Troubleshooting Faster by Narrowing the Blast Radius First

Most bad outages get worse because we start with guesses and broad changes. Over time I moved to a stricter sequence: contain first, then investigate.

Step 1: Contain impact before root cause hunting

If users are down, I prioritize blast radius reduction:

isolate failing node or upstream
route traffic to known-good path
freeze non-essential config changes

This is not avoidance. It creates stable ground so diagnosis is based on facts, not moving targets.

Step 2: Compare working vs failing paths

I always want one good reference and one bad reference. For network and app-edge issues that usually means:

compare headers at the proxy boundary
compare DNS resolution from two network segments
compare TLS handshake behavior from internal and external clients

Diffing two concrete states beats scanning random logs hoping for a clue.

Step 3: Kill assumptions quickly

Assumptions are where time disappears. Common examples:

"DNS is fine" without checking authoritative and recursive responses
"cert is valid" without validating full chain and host match
"upstream is healthy" based only on container status

I write the assumption, run one command to disprove it, then move on.

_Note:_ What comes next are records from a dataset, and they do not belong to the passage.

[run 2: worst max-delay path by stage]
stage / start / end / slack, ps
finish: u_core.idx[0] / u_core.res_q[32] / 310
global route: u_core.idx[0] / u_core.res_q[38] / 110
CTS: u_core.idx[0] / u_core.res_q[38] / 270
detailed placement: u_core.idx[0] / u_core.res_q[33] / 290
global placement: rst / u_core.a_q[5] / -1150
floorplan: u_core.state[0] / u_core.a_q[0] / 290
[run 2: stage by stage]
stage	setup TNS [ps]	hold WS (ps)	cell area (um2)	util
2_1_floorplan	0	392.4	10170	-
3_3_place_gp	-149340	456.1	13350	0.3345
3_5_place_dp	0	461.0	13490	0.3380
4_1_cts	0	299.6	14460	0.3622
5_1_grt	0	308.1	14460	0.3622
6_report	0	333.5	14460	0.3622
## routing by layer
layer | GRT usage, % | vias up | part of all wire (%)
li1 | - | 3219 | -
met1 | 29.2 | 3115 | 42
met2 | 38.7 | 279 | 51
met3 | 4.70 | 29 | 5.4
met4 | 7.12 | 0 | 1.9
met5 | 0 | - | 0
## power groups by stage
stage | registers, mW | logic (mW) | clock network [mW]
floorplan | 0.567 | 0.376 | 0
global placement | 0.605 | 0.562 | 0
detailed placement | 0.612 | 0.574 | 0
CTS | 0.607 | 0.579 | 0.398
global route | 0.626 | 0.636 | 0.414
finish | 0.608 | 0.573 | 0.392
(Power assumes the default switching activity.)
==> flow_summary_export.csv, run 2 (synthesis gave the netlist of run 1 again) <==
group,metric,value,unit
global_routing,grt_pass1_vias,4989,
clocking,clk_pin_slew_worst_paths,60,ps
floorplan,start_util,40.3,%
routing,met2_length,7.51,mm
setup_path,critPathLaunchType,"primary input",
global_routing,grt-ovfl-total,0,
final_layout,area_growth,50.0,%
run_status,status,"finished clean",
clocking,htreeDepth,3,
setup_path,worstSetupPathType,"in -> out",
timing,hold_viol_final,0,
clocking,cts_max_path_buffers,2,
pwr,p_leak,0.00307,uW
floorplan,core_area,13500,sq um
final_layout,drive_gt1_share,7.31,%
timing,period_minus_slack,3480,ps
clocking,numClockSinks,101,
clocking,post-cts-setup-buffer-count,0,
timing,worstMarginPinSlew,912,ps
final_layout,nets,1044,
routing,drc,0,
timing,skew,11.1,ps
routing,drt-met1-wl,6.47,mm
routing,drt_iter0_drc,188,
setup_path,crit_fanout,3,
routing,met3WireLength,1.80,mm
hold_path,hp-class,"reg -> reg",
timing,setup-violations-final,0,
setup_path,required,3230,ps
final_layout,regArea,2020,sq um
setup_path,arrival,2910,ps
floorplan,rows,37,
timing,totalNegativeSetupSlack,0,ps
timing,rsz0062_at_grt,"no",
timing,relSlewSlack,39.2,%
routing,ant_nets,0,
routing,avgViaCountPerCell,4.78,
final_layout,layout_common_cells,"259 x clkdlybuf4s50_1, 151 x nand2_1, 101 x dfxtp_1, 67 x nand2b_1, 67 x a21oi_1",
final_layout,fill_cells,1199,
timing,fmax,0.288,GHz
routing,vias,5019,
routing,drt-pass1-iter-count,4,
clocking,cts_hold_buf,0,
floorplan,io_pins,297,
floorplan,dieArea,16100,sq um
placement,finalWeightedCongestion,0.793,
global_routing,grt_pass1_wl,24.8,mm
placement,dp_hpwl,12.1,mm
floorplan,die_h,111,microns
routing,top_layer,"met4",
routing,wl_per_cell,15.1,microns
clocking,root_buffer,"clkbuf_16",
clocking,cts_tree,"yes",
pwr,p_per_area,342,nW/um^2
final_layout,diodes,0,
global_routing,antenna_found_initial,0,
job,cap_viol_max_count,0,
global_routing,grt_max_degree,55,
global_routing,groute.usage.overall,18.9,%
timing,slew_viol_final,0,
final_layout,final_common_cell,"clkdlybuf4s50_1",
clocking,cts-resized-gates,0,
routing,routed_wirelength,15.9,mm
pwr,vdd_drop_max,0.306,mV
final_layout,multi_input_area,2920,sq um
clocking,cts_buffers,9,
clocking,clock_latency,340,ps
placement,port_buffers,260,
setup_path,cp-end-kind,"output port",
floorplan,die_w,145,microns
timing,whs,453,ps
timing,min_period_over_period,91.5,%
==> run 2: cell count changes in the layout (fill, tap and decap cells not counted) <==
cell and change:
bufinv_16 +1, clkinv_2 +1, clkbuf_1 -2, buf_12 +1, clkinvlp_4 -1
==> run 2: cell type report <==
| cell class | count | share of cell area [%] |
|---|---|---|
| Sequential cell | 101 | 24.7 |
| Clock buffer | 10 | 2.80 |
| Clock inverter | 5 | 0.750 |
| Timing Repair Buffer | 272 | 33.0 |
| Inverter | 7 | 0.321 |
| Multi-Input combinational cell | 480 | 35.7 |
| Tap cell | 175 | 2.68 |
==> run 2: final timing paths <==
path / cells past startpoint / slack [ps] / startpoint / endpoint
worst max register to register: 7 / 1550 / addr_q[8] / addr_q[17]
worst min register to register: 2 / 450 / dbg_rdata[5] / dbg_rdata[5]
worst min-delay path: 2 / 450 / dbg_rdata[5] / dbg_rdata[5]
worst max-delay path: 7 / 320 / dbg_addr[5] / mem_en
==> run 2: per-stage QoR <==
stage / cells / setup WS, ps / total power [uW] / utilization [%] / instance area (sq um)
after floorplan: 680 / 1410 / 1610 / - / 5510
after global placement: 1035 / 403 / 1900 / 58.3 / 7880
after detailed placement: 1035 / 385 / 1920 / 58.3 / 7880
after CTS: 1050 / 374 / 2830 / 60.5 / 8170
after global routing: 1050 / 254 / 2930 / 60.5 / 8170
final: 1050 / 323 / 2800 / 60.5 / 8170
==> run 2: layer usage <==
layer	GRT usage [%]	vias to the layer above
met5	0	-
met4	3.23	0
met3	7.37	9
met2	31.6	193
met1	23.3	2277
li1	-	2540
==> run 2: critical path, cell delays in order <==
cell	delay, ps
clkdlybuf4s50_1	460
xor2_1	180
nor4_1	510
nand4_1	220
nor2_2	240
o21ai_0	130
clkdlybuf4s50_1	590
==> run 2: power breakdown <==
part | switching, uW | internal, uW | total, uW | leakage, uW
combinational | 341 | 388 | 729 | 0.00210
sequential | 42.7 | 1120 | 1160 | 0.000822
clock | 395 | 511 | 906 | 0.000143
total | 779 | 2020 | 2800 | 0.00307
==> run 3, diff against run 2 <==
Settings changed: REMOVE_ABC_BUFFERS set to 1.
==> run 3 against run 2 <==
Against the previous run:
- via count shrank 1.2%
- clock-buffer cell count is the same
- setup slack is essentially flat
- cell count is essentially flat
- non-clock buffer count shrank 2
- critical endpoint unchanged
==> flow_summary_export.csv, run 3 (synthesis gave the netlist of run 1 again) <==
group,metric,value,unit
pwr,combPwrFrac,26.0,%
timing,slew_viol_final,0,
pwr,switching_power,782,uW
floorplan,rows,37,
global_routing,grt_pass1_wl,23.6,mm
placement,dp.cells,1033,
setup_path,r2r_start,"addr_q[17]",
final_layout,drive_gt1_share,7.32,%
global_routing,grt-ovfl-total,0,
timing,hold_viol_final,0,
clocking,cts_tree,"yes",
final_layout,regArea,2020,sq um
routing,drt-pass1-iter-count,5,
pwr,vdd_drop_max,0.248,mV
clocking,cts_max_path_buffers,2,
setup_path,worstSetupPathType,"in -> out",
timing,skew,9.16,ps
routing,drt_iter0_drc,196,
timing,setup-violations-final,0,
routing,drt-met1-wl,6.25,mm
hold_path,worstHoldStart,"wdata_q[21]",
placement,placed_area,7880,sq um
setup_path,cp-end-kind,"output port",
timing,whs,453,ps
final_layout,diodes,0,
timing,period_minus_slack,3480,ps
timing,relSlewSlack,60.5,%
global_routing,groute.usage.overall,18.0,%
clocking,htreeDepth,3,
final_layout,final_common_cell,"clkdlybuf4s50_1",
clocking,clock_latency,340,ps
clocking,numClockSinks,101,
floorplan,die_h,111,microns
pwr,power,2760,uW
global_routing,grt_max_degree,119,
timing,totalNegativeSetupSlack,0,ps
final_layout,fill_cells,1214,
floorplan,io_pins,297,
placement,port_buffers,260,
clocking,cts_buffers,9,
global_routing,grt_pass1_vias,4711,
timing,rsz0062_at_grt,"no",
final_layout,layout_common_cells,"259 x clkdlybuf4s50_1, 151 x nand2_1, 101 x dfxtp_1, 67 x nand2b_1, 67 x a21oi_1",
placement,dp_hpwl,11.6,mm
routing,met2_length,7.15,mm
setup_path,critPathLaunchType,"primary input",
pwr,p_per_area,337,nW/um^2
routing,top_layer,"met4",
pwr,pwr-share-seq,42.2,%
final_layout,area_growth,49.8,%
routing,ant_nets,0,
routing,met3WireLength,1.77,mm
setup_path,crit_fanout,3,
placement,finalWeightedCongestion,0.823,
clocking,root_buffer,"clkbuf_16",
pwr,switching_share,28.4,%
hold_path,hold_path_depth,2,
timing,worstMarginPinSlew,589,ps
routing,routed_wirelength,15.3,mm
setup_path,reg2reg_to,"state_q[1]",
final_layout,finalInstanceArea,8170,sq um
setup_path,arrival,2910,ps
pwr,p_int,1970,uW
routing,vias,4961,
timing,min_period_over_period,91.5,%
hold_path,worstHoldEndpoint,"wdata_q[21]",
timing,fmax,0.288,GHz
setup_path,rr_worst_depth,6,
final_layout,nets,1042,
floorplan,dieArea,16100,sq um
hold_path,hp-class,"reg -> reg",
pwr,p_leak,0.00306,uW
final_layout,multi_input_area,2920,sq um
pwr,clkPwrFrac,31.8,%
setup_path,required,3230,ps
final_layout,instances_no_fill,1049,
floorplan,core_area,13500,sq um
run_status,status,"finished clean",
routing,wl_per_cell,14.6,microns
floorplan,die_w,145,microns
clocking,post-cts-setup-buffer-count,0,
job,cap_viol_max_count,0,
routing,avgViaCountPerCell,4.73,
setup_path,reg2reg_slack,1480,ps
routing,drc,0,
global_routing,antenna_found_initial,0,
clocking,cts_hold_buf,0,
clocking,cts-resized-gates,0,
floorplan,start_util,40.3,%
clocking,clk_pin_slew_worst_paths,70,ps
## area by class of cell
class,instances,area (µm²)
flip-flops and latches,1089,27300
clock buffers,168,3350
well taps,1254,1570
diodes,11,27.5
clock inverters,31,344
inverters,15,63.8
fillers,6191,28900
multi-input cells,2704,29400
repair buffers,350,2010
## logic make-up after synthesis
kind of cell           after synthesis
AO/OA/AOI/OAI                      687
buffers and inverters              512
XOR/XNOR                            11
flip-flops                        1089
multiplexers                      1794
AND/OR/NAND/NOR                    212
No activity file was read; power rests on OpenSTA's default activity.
### src/rtl/voice_frame_sequencer.sv
// Time-multiplexes one waveform datapath across NUM_VOICES voices: one request per active voice
// per codec sample slot, then the averaged mix is written to the audio FIFO.
module voice_frame_sequencer #(
  parameter int NUM_VOICES  = 4,
  parameter int PHASE_W     = 24,
  parameter int SAMPLE_W    = 24,
  parameter int ACK_TIMEOUT = 64
) (
  input  logic                            CLOCK_50,
  input  logic                            reset,
  input  logic                            enable,
  input  logic [NUM_VOICES-1:0]           voice_on,
  input  logic [NUM_VOICES*PHASE_W-1:0]   voice_inc,
  output logic                            osc_req,
  output logic [PHASE_W-1:0]              osc_phase,
  output logic [$clog2(NUM_VOICES)-1:0]   osc_voice,
  input  logic                            osc_ack,
  input  logic [SAMPLE_W-1:0]             osc_sample,
  input  logic                            audio_out_allowed,
  output logic                            write_audio_out,
  output logic [SAMPLE_W-1:0]             left_channel_out,
  output logic [SAMPLE_W-1:0]             right_channel_out,
  output logic                            busy,
  output logic                            timeout_err,
  output logic [2:0]                      state_dbg
);

  localparam int VW    = $clog2(NUM_VOICES);
  localparam int ACC_W = SAMPLE_W + VW;
  localparam int CNT_W = $clog2(ACK_TIMEOUT + 1);
  localparam logic [VW-1:0]    LAST_V  = VW'(NUM_VOICES - 1);
  localparam logic [CNT_W-1:0] LAST_WT = CNT_W'(ACK_TIMEOUT - 1);

  typedef enum logic [2:0] {
    S_IDLE  = 3'd0,
    S_SCAN  = 3'd1,
    S_REQ   = 3'd2,
    S_NEXT  = 3'd3,
    S_MIX   = 3'd4,
    S_WRITE = 3'd5
  } state_t;

  state_t                    state, state_n;
  logic [NUM_VOICES-1:0]     mask;
  logic [VW-1:0]             v;
  logic signed [ACC_W-1:0]   acc;
  logic [CNT_W-1:0]          wait_cnt;
  logic [PHASE_W-1:0]        phase_acc [NUM_VOICES];

  logic start_frame, adv_v, take_ack, take_to, req_wait, do_mix;
  logic [PHASE_W-1:0]        inc_v;
  logic signed [ACC_W-1:0]   sample_ext;

  assign inc_v      = voice_inc[v*PHASE_W +: PHASE_W];
  assign sample_ext = {{VW{osc_sample[SAMPLE_W-1]}}, osc_sample};

  always_comb begin
    state_n     = state;
    start_frame = 1'b0;
    adv_v       = 1'b0;
    take_ack    = 1'b0;
    take_to     = 1'b0;
    req_wait    = 1'b0;
    do_mix      = 1'b0;
    case (state)
      S_IDLE: begin
        if (enable && audio_out_allowed) begin
          start_frame = 1'b1;
          state_n     = S_SCAN;
        end
      end
      S_SCAN: begin
        if (mask[v])          state_n = S_REQ;
        else if (v == LAST_V) state_n = S_MIX;
        else                  adv_v   = 1'b1;
      end
      // An ack on the final wait cycle still wins over the timeout.
      S_REQ: begin
        if (osc_ack) begin
          take_ack = 1'b1;
          state_n  = S_NEXT;
        end else if (wait_cnt == LAST_WT) begin
          take_to  = 1'b1;
          state_n  = S_NEXT;
        end else begin
          req_wait = 1'b1;
        end
      end
      S_NEXT: begin
        if (v == LAST_V) begin
          state_n = S_MIX;
        end else begin
          adv_v   = 1'b1;
          state_n = S_SCAN;
        end
      end
      S_MIX: begin
        do_mix  = 1'b1;
        state_n = S_WRITE;
      end
      S_WRITE: state_n = S_IDLE;
      default: state_n = S_IDLE;
    endcase
  end

  // Handshake: osc_req stays high with osc_voice/osc_phase stable until the cycle osc_ack is
  // sampled high (or the wait expires); osc_ack is ignored in every other state.
  assign osc_req         = (state == S_REQ);
  assign osc_voice       = (state == S_REQ) ? v : '0;
  assign osc_phase       = (state == S_REQ) ? phase_acc[v] : '0;
  assign write_audio_out = (state == S_WRITE);
  assign busy            = (state != S_IDLE);
  assign state_dbg       = state;

  always_ff @(posedge CLOCK_50) begin
    if (reset) begin
      state             <= S_IDLE;
      mask              <= '0;
      v                 <= '0;
      acc               <= '0;
      wait_cnt          <= '0;
      timeout_err       <= 1'b0;
      left_channel_out  <= '0;
      right_channel_out <= '0;
      for (int i = 0; i < NUM_VOICES; i++) phase_acc[i] <= '0;
    end else begin
      state <= state_n;
      if (start_frame) begin
        mask <= voice_on;
        v    <= '0;
        acc  <= '0;
      end
      if (adv_v) v <= v + 1'b1;
      wait_cnt <= req_wait ? wait_cnt + 1'b1 : '0;
      if (take_ack) acc <= acc + sample_ext;
      // A timed-out voice loses its sample but keeps its pitch.
      if (take_ack || take_to) phase_acc[v] <= phase_acc[v] + inc_v;
      if (take_to) timeout_err <= 1'b1;
      if (do_mix) begin
        left_channel_out  <= acc[ACC_W-1:VW];
        right_channel_out <= acc[ACC_W-1:VW];
      end
    end
  end

endmodule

Step 4: Keep a decision log during incident work

A short running log saves me from loops:

timestamp
action
observed result
next decision

That record is more useful than a polished postmortem written from memory the next day.

A real pattern that repeats

Recent reverse proxy incidents in my lab had different symptoms but the same root shape: stale assumptions around DNS or upstream health checks. The fix was not heroics. It was enforcing the same checklist every time.

Operational discipline is not glamorous, but it scales. It also makes handoff easier when life happens and someone else needs to step in.